*** Recorded information Section Begins ***

[src/hdl/v2dd_pkg.sv]
// ----------------------------------------------------------------------------
// v2dd_pkg
// shared types, constants and the arctangent table of the drive controller
// ----------------------------------------------------------------------------
package v2dd_pkg;

  localparam int TableLen = 20;
  localparam int AngW = 20;
  localparam int CordW = 28;

  localparam logic signed [AngW-1:0] AngPi = 20'sd205887;
  localparam logic signed [AngW-1:0] AngHalfPi = 20'sd102944;
  localparam logic signed [AngW-1:0] AngTwoPi = 20'sd411775;
  localparam logic [15:0] InvGain = 16'd39797;

  localparam logic [2:0] RegTol = 3'd0;
  localparam logic [2:0] RegTurnScale = 3'd1;
  localparam logic [2:0] RegTurnGain = 3'd2;
  localparam logic [2:0] RegTrackGain = 3'd3;
  localparam logic [2:0] RegMaxLin = 3'd4;
  localparam logic [2:0] RegMaxAng = 3'd5;

  typedef struct packed {
    logic [14:0] tol;
    logic [15:0] turn_scale;
    logic [15:0] turn_gain;
    logic [15:0] track_gain;
    logic [14:0] max_lin;
    logic [14:0] max_ang;
  } cfg_t;

  // carried alongside the cordic data
  typedef struct packed {
    logic zero;
    logic turn;
    logic neg;
    logic signed [AngW-1:0] err;
  } side_t;

  function automatic logic signed [AngW-1:0] atan_lut(input int i);
    logic signed [AngW-1:0] r;
    begin
      unique case (i)
        0: r = 20'sd51472;
        1: r = 20'sd30386;
        2: r = 20'sd16055;
        3: r = 20'sd8150;
        4: r = 20'sd4091;
        5: r = 20'sd2047;
        6: r = 20'sd1024;
        7: r = 20'sd512;
        8: r = 20'sd256;
        9: r = 20'sd128;
        10: r = 20'sd64;
        11: r = 20'sd32;
        12: r = 20'sd16;
        13: r = 20'sd8;
        14: r = 20'sd4;
        15: r = 20'sd2;
        16: r = 20'sd1;
        default: r = '0;
      endcase
      return r;
    end
  endfunction

endpackage

[src/hdl/v2dd_rot_stage.sv]
// ----------------------------------------------------------------------------
// v2dd_rot_stage
// one registered rotation cordic iteration carrying magnitude and flags
// ----------------------------------------------------------------------------
module v2dd_rot_stage #(
  parameter int Idx = 0
) (
  input  logic clk,
  input  logic en,
  input  logic signed [v2dd_pkg::CordW-1:0] x_in,
  input  logic signed [v2dd_pkg::CordW-1:0] y_in,
  input  logic signed [v2dd_pkg::AngW-1:0] z_in,
  input  logic [15:0] mag_in,
  input  v2dd_pkg::side_t side_in,
  output logic signed [v2dd_pkg::CordW-1:0] x,
  output logic signed [v2dd_pkg::CordW-1:0] y,
  output logic signed [v2dd_pkg::AngW-1:0] z,
  output logic [15:0] mag,
  output v2dd_pkg::side_t side
);
  import v2dd_pkg::*;

  logic signed [CordW-1:0] dx, dy;
  assign dx = y_in >>> Idx;
  assign dy = x_in >>> Idx;

  always_ff @(posedge clk) begin
    if (en) begin
      if (z_in >= 0) begin
        x <= x_in - dx;
        y <= y_in + dy;
        z <= z_in - atan_lut(Idx);
      end else begin
        x <= x_in + dx;
        y <= y_in - dy;
        z <= z_in + atan_lut(Idx);
      end
      mag <= mag_in;
      side <= side_in;
    end
  end
endmodule

[config.mk]
export PLATFORM = sky130hd
export DESIGN_NAME = v2dd_rot_stage
export DESIGN_NICKNAME = d
export VERILOG_FILES = /design/src/hdl/v2dd_pkg.sv /design/src/hdl/v2dd_rot_stage.sv
export SDC_FILE = /design/constraint.sdc
export NUM_CORES = 1
export LEC_CHECK = 0
export BUFFER_PORTS_ARGS = -buffer_cell sky130_fd_sc_hd__buf_2
export CAP_MARGIN = 20
export CELL_PAD_IN_SITES_DETAIL_PLACEMENT = 2
export CELL_PAD_IN_SITES_GLOBAL_PLACEMENT = 2
export CORE_UTILIZATION = 33
export CTS_CLUSTER_SIZE = 20
export DETAILED_ROUTE_END_ITERATION = 8
export PLACE_DENSITY_LB_ADDON = 0.05
export SETUP_SLACK_MARGIN = 0.2
export SLEW_MARGIN = 10
export SYNTH_ARGS = -nofsm -noshare
export SYNTH_HDL_FRONTEND = slang
export SYNTH_SLANG_ARGS = --single-unit
[constraint.sdc]
create_clock -name clk -period 5.4 [get_ports clk]
set_input_delay 0.81 -clock clk [delete_from_list [all_inputs] [get_ports clk]]
set_output_delay 0.81 -clock clk [all_outputs]
set_load 0.01 [all_outputs]
==> metrics.md <==
| Metric | Value |
|---|---|
| Starting DRT DRC Count | 377 |
| Cells after DPL | 1418 |
| Number of antenna violations at the first check in global routing | 2 |
| GP Congestion | 0.8399 |
| Post-synthesis cell area | 8584 sq um |
| Post-synthesis average cell area | 9.667 sq um |
| Transition time at the pin with the least slew margin | 954.1 ps |
| Clock edge transition at the registers on the reported setup and hold paths | 70 ps |
| Global-route usage over all layers | 0.2273 |
| WL per Instance | 20.68 um |
| Std-Cell Core Area | 25330 sq um |
| Proportion of synthesized flip-flops having asynchronous set or reset | 0 |
| Yosys cell types | 69 |
| Number of inserted filler cells in the final layout | 2807 |
| Leakage power summed over all cells | 0.004740 uW |
| Total via count after detailed routing | 7576 |
| Crit share post-route | 0.7982 |
| Number of CTS-inserted buffers | 17 |
| Buffers inserted by post-CTS timing repair | 0 |
| Post-CTS Hold Buffers | 0 |
| Time the final worst path needs with I/O delays and setup | 4310 ps |
| Area leader, netlist | edfxtp_1 |
| Library cell used as clock root buffer | clkbuf_16 |
| Area contributors post-synth | edfxtp_1 40%, ha_1 14%, a21oi_1 5.8% |
| IO buf count | 231 |
| Startpoint type of the worst setup path | input port |
| Peak clock frequency supported by timing | 232.0 MHz |
| Clk buf depth | 2 |
| Layout cell share with drive strength beyond 1 | 0.2518 |
| CP Capture Type | flip-flop |
| Placement row count | 58 |
| Initial core utilization | 0.3389 |
| Count of final hold-check violations | 0 |
| CTS tree | done |
| Smallest hold slack | 555.8 ps |
| Relative slew slack | 0.3639 |
| EDFF count, synth | 114 |
| Class of the most critical hold timing path | input port to flip-flop |
| Horizontal die dimension | 163.3 um |
| Detailed-route wire length | 30010 um |
| P per Cell Area | 305.3 nW/um^2 |
| Count of warnings emitted by yosys | 0 |
| Proportion of netlist area held by the largest area contributor | 0.3988 |
| Vias in the first global route | 7991 |
| # H-tree levels | 4 |
| Chip Height | 163.3 um |
| Clock sinks | 114 |
| Router iterations before antenna repair | 4 |
| Setup TNS after final layout | 0 ps |
| Class of the most critical setup path | input port to flip-flop |
| Number of max-slew violations in the final report | 0 |
| P&R area growth vs syn | 23.98% |
| Wire length of the first global-routing pass | 45930 um |
| GR Overflow Total | 0 |
| # DRC | 0 |
| Number of nets still failing antenna checks after routing | 0 |
| Largest vdd supply drop | 0.1728 mV |
| Most used cells in the layout excluding fill and tap cells | 230 x buf_2, 114 x edfxtp_1, 100 x a21oi_1 |
| Die outline area | 26660 sq um |
| Top-level port count | 232 |
| Most common cell after layout, fill and taps aside | buf_2 |
| Number of storage elements in the synthesis netlist | 114 |
| Pin count of the biggest net entering global routing | 73 |
| Setup repair after global routing missed its margin | no |
| Data required, critical path | 5560 ps |
| Half-perimeter wire length after placement | 23570 um |
| Final net count | 1324 |
| Outcome | completed |
| Number of gates resized after CTS | 0 |
| Reported max-cap violation count | 0 |
| Filler-free cell count of the finished design | 1451 |
| Net count after synthesis | 1105 |
| Final setup fails | 0 |
| Cells after Synth | 888 |
| Worst Path Max Fanout | 51 |
| Proportion of synthesized chip area in sequential cells | 0.3988 |
| Data arrival time of the worst path | 4470 ps |
| Ys flop type | edfxtp_1 |
| Via/cell ratio | 5.221 |
[final cells by class]
type	instances	area [sq um]	share of cell area
Tap cell	330	412.9	0.03880
Inverter	95	356.6	0.03351
Sequential cell	114	3423	0.3217
Antenna cell	1	2.502	0.0002351
Clock inverter	15	175.2	0.01646
Multi-Input combinational cell	645	4666	0.4384
Timing Repair Buffer	234	1181	0.1110
Clock buffer	17	425.4	0.03997
[metal layers]
metal  up-vias  part of all wire  wire length (um)  GRT usage
met5         -           0.00043                13          0
met4         2            0.0096               289    0.05268
met3        22             0.054              1609    0.04672
met2       213              0.48             14430     0.3873
met1      3700              0.46             13660     0.2930
li1       3639                 -                 -          -
[final timing paths]
| path | from | end | depth (start not counted) |
|---|---|---|---|
| worst min-delay path | mag_in[6] | mag[6]$_DFFE_PP_ | 1 |
| worst max-delay path | z_in[19] | z[19]$_DFFE_PP_ | 17 |
[cell usage after synthesis, types with 5 or more instances]
cell type / number
edfxtp_1: 114
a21oi_1: 100
ha_1: 96
inv_1: 91
nor2_1: 76
xnor2_1: 57
o21ai_0: 43
nand2_1: 37
a21o_1: 18
clkbuf_1: 18
nand3_1: 18
nor3_1: 16
a211oi_1: 15
o21bai_1: 15
o211ai_1: 11
nand2b_1: 10
mux2i_1: 9
buf_2: 8
buf_1: 7
nor2b_1: 7
xor2_1: 7
a31oi_1: 6
nand4_1: 6
a21boi_0: 5
and2_1: 5
nor4_1: 5
[kinds of logic after synthesis]
family | Yosys count | synth area share
AO/OA/AOI/OAI | 271 | 0.2071
XOR/XNOR | 64 | 0.06530
adder cells (fa/ha/maj) | 100 | 0.1492
buffers and inverters | 129 | 0.05801
flip-flops | 114 | 0.3988
multiplexers | 9 | 0.01049
AND/OR/NAND/NOR | 201 | 0.1111
[per-stage QoR]
stage | setup slack [ps] | cell area (sq um) | total power, uW | utilization
finish | 1090 | 10640 | 3249 | 0.4202
global route | 757.9 | 10640 | 3411 | 0.4201
global placement | 848.3 | 10040 | 2067 | 0.3964
floorplan | 940.6 | 8584 | 1719 | -
CTS | 1090 | 10640 | 3297 | 0.4201
detailed placement | 641.4 | 10040 | 2090 | 0.3964
[where the power goes]
group,internal (uW),switching [uW]
sequential,1130,32.4
clock,694,487
combinational,348,559
total,2170,1080
[sequential cells by signal, indices dropped and copies added, names as in the netlist]
signal / count
z: 20
side: 23
x: 28
y: 27
mag: 16
[critical path, stage by stage]
cell and delay, ps:
buf_2 120, inv_1 80, ha_1 150, nor4b_1 240, nand4_1 110, nor4_1 300, nand2b_2 430, clkinv_1 200
buf_4 350, ha_1 430, a31oi_1 230, o211ai_1 150, a31o_2 260, a21o_1 190, a21oi_1 160, o21bai_1 100
xor2_1 150
No activity file was read; power rests on OpenSTA's default activity.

*** Recorded information Section Ends ***

After locating the line that holds "a211oi_1: 15", print it and each line after it through the end of the data, exactly as it stands.

a211oi_1: 15
o21bai_1: 15
o211ai_1: 11
nand2b_1: 10
mux2i_1: 9
buf_2: 8
buf_1: 7
nor2b_1: 7
xor2_1: 7
a31oi_1: 6
nand4_1: 6
a21boi_0: 5
and2_1: 5
nor4_1: 5
[kinds of logic after synthesis]
family | Yosys count | synth area share
AO/OA/AOI/OAI | 271 | 0.2071
XOR/XNOR | 64 | 0.06530
adder cells (fa/ha/maj) | 100 | 0.1492
buffers and inverters | 129 | 0.05801
flip-flops | 114 | 0.3988
multiplexers | 9 | 0.01049
AND/OR/NAND/NOR | 201 | 0.1111
[per-stage QoR]
stage | setup slack [ps] | cell area (sq um) | total power, uW | utilization
finish | 1090 | 10640 | 3249 | 0.4202
global route | 757.9 | 10640 | 3411 | 0.4201
global placement | 848.3 | 10040 | 2067 | 0.3964
floorplan | 940.6 | 8584 | 1719 | -
CTS | 1090 | 10640 | 3297 | 0.4201
detailed placement | 641.4 | 10040 | 2090 | 0.3964
[where the power goes]
group,internal (uW),switching [uW]
sequential,1130,32.4
clock,694,487
combinational,348,559
total,2170,1080
[sequential cells by signal, indices dropped and copies added, names as in the netlist]
signal / count
z: 20
side: 23
x: 28
y: 27
mag: 16
[critical path, stage by stage]
cell and delay, ps:
buf_2 120, inv_1 80, ha_1 150, nor4b_1 240, nand4_1 110, nor4_1 300, nand2b_2 430, clkinv_1 200
buf_4 350, ha_1 430, a31oi_1 230, o211ai_1 150, a31o_2 260, a21o_1 190, a21oi_1 160, o21bai_1 100
xor2_1 150
No activity file was read; power rests on OpenSTA's default activity.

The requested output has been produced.